Leah’s expression of thanksgiving has become a trademark identity of the Jewish people, known as Yehudim, from Yehudah (Judah). R. Yitzchok Hutner explores the root of this trademarked hodaah, giving thanks, in his writings on Hanukkah, the Jewish holiday of hodaah, thanksgiving:
“… The name Yehudim with which the entire nation is called is in essence that they are constantly modim (thankful) to God for God’s kindness … For the mother who merited to create this name recognized that she got more than her share … the matter of the Todah due to the birth of Yehudah includes within it also the concession that this was not coming to her by right …”
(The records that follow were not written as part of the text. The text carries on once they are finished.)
## /design/flow/config.mk

```make
export PLATFORM = sky130hd
export DESIGN_NAME = baseband_signal
export DESIGN_NICKNAME = baseband_signal
export VERILOG_FILES = /design/flow/design.v
export SDC_FILE = /design/flow/constraint.sdc
export NUM_CORES = 4
export LEC_CHECK = 1
export CORE_AREA = 10 10 70 70
export DIE_AREA = 0 0 80 80
```

## /design/flow/constraint.sdc

```tcl
current_design baseband_signal

set clk_period 1.0
set clk_io_pct 0.2

create_clock -name clk0 -period $clk_period

set non_clock_inputs [all_inputs -no_clocks]
set_input_delay [expr $clk_period * $clk_io_pct] -clock clk0 $non_clock_inputs
set_output_delay [expr $clk_period * $clk_io_pct] -clock clk0 [all_outputs]
```

## /design/flow/design.v

```verilog
module baseband_signal( input_clock, tag_data_input, tag_data_output );
input input_clock;
input[19:0] tag_data_input;
output[19:0] tag_data_output;
assign tag_data_output[0] = (input_clock & tag_data_input[0]) | ((!input_clock) & (!tag_data_input[0]));
assign tag_data_output[1] = (input_clock & tag_data_input[1]) | ((!input_clock) & (!tag_data_input[1]));
assign tag_data_output[2] = (input_clock & tag_data_input[2]) | ((!input_clock) & (!tag_data_input[2]));
assign tag_data_output[3] = (input_clock & tag_data_input[3]) | ((!input_clock) & (!tag_data_input[3]));
assign tag_data_output[4] = (input_clock & tag_data_input[4]) | ((!input_clock) & (!tag_data_input[4]));
assign tag_data_output[5] = (input_clock & tag_data_input[5]) | ((!input_clock) & (!tag_data_input[5]));
assign tag_data_output[6] = (input_clock & tag_data_input[6]) | ((!input_clock) & (!tag_data_input[6]));
assign tag_data_output[7] = (input_clock & tag_data_input[7]) | ((!input_clock) & (!tag_data_input[7]));
assign tag_data_output[8] = (input_clock & tag_data_input[8]) | ((!input_clock) & (!tag_data_input[8]));
assign tag_data_output[9] = (input_clock & tag_data_input[9]) | ((!input_clock) & (!tag_data_input[9]));
assign tag_data_output[10] = (input_clock & tag_data_input[10]) | ((!input_clock) & (!tag_data_input[10]));
assign tag_data_output[11] = (input_clock & tag_data_input[11]) | ((!input_clock) & (!tag_data_input[11]));
assign tag_data_output[12] = (input_clock & tag_data_input[12]) | ((!input_clock) & (!tag_data_input[12]));
assign tag_data_output[13] = (input_clock & tag_data_input[13]) | ((!input_clock) & (!tag_data_input[13]));
assign tag_data_output[14] = (input_clock & tag_data_input[14]) | ((!input_clock) & (!tag_data_input[14]));
assign tag_data_output[15] = (input_clock & tag_data_input[15]) | ((!input_clock) & (!tag_data_input[15]));
assign tag_data_output[16] = (input_clock & tag_data_input[16]) | ((!input_clock) & (!tag_data_input[16]));
assign tag_data_output[17] = (input_clock & tag_data_input[17]) | ((!input_clock) & (!tag_data_input[17]));
assign tag_data_output[18] = (input_clock & tag_data_input[18]) | ((!input_clock) & (!tag_data_input[18]));
assign tag_data_output[19] = (input_clock & tag_data_input[19]) | ((!input_clock) & (!tag_data_input[19]));
endmodule
```

## /design/flow/run.sh

```bash
#!/bin/bash
# OpenROAD 26Q1-2900-gdf79404cd8, Yosys 0.63+post, stock flow scripts
make -C /OpenROAD-flow-scripts/flow DESIGN_CONFIG=/design/flow/config.mk WORK_HOME=/design/flow/orfs finish
```

==> run summary <==
yosys + openroad results -> most common cell in the synthesized netlist=xnor2_1, io pins=41, CP Cell Sequence=buf_8 -> buf_12 -> buf_12 -> xnor2_2 -> buf_2, Comb gate area=between 200 and 300 µm², Post-Layout Cell Count=111, Net Sw Power=a little over 100 µW, fmax=roughly 970 MHz, warnings from Yosys=0, GR Util All Layers=0.03778, Worst Setup End Kind=output pin, Avg Synthesized Cell Area=roughly 9.0 µm², startpoint type of the worst setup path=input pin, switching share of power=0.3121, hold_sp=tag_data_input[11], Final Hold Fails=0, top cells, area=xnor2_1 89%, buf_6 11%, critical path fanouts, max=6, Initial DRC Count=3, period utilisation layout=1.028, Dominant cell area share=0.8861, Die H=around 80 µm, Via Count=about 300, tool warnings=34, num rows=21, status=complete, but fails checks, # diodes=0, ys cells=22, clock share of power=0, CP most frequent cell=buf_12, Combinational Power Share=1.000, Fin Hold WS=between 0.6 and 0.7 ns, pin count of the biggest net entering global routing=11, final wirelength=roughly 1.3 mm, min Tclk post-route=about 1 ns, RSZ-0062 raised after global routing=true, fin. max-slew vios=0, setup ws final=-0.02773 ns, die area=between 0.006 and 0.007 mm², delay-heaviest family, CP=buffers and inverters, CORE AREA=~0.0034 mm², number of antenna violations at the first check in global routing=0, DRC violations left=0, WP buf/inv=4, Slew headroom=0.8788, Arrival @ worst endpoint=0.83 ns, register area=0 µm², final setup fails=5, # clk buffers=0, distinct lib cells=2, share of cells above drive strength 1=0.5538, Die W=80 µm, PortBufs=roughly 40, Mapped Cells=22, DR pass1 iterations=2, hold endpoint=tag_data_output[11], first-pass GRT wire length=around 1.9 mm, Leakage=0.0003363 µW, Layout fillers=between 300 and 400, Wirelength per Cell=roughly 11 µm, violated checks=setup timing, power density cells=roughly 450 mW/mm², IR drop worst, VDD=roughly 80 µV, worst-margin pin slew=around 0.18 ns, vias in the first global route=303, Syn Std Cell Area=between 150 and 200 µm², Placed Cells=about 110, top cells by count=20 x xnor2_1, 2 x buf_6, Chip Area, Yosys=197.7 µm², Area Overhead vs Synth=267.7%, highest cell delay on the worst timing path=roughly 0.14 ns, largest area contributor in the netlist=xnor2_1, Worst EP required=0.80 ns, grt ovf=0, registers=0, Internal Pwr Total=223.3 µW, hold crit path type=input pin to output pin, vias per cell=about 2.7, sequential-to-total area share from yosys stat=0, Crit Path Class=input pin to output pin, floorplan core density=0.05788, Seq pwr share=0, RePlAce Congestion=about 0.83, max-cap viol count=0, WHS Path Cells=3, Antenna Nets Post-Route=0, Slowest cell on crit path=buf_12
## kinds of logic after synthesis
kind of cell	count (synthesis)	share of synthesized area
XOR/XNOR	20	0.8861
buffers and inverters	2	0.1139
## what timing repair did
| action | CTS | global route |
|---|---|---|
| hold buffers | 0 | 0 |
| setup endpoints to repair | 20 | 7 |
| buffers inserted | 2 | 0 |
| resized | 103 | 5 |
| gates cloned | 1 | 0 |
| pin swaps | 7 | 2 |
## layout make-up
class                           count  share of cell area
Multi-Input combinational cell     20              0.4010
Tap cell                           46             0.07917
Timing Repair Buffer               45              0.5198
## layout by cell type (no fill, tap or decap)
cell type / count
clkdlybuf4s15_1: 2
xnor2_4: 3
buf_2: 17
xnor2_2: 8
buf_6: 1
clkdlybuf4s15_2: 1
xnor2_1: 9
clkbuf_2: 2
buf_16: 1
buf_12: 2
buf_8: 1
dlygate4sd2_1: 18
## through the flow
step | setup WS (ns) | total power [µW] | TNS [ns] | area, µm² | utilization
6_report | -0.02773 | 324.6 | -0.1101 | 726.9 | 0.2128
4_1_cts | -0.04701 | 326.3 | -0.2088 | 719.4 | 0.2106
5_1_grt | -0.05197 | 353.4 | -0.2655 | 726.9 | 0.2128
3_5_place_dp | -0.7770 | 344.9 | -14.73 | 663.1 | 0.1941
3_3_place_gp | -0.7668 | 343.9 | -14.52 | 663.1 | 0.1941
2_1_floorplan | 0.3723 | 75.56 | 0 | 197.7 | -
## how the worst max path moves through the flow
stage                                 to  depth (start not counted)  slack [ns]   startpoint
after global routing  tag_data_output[6]                          5       -0.05  input_clock
final                 tag_data_output[6]                          5       -0.03  input_clock
after CTS             tag_data_output[7]                          5       -0.05  input_clock
## routing by layer
metal | track usage | wire (µm)
met3 | 0.01477 | 198
met4 | 0 | 0
met5 | 0 | 0
met2 | 0.07785 | 698
met1 | 0.03531 | 375
## power groups by stage
stage | logic [µW] | registers [µW] | clock network (µW)
CTS | 326 | 0 | 0
global route | 353 | 0 | 0
finish | 325 | 0 | 0
Power figures rest on the tool's default switching activity, not on a simulated workload.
According to Rav Hutner, the concept of hodaah combines both thankfulness and the recognition and concession of God’s ongoing kindness, as well as reliance on the kindness of others:
“In Hebrew, there are two concepts built into one word: an expression of the good (danken in Yiddish) and agreement with the opinion of the other side (nachgeben, ‘to concede’ in Yiddish). For both of these concepts, one joint expression exists in Hebrew: hodaah … The explanation for this is that within the soul of a person is deeply buried an aspiration to rely only on themselves, and not to need any help at all. And the moment a person expresses hakarat tovato (recognition of the good) of their fellow, and gives them todah (thanks), at that very moment there is also an admission that this time they were not able on their own and they needed to make use of their fellow’s kindness. And how much more so the matter between a person and the Omnipresent … In the wild nature of every person is hidden the presumption that ‘kochi v’otzem yadi asah li at hachayil hazeh’ (my strength and the might of my hands made me all of this). And the moment the person sacrifices their Todah (thanksgiving offering) to the Omnipresent this is an admission that they have no agency at all.”
Leah is most often remembered as the slighted wife who didn’t receive her due from Jacob as compared with her beloved sister, Rachel.
Yet Leah’s enduring legacy is not a litany of “would’ve, should’ve, could’ve.”
Rather, Leah’s enduring legacy is her thankfulness, for which the Jewish people become later known.
Leah’s recognition and concession that everything stems from the kindness of God at the birth of the fourth child — more children than she had anticipated based on the Sages — freed Leah from keeping “score” to establish her rights in this marriage triangle and thereby freed her to be filled with thanks.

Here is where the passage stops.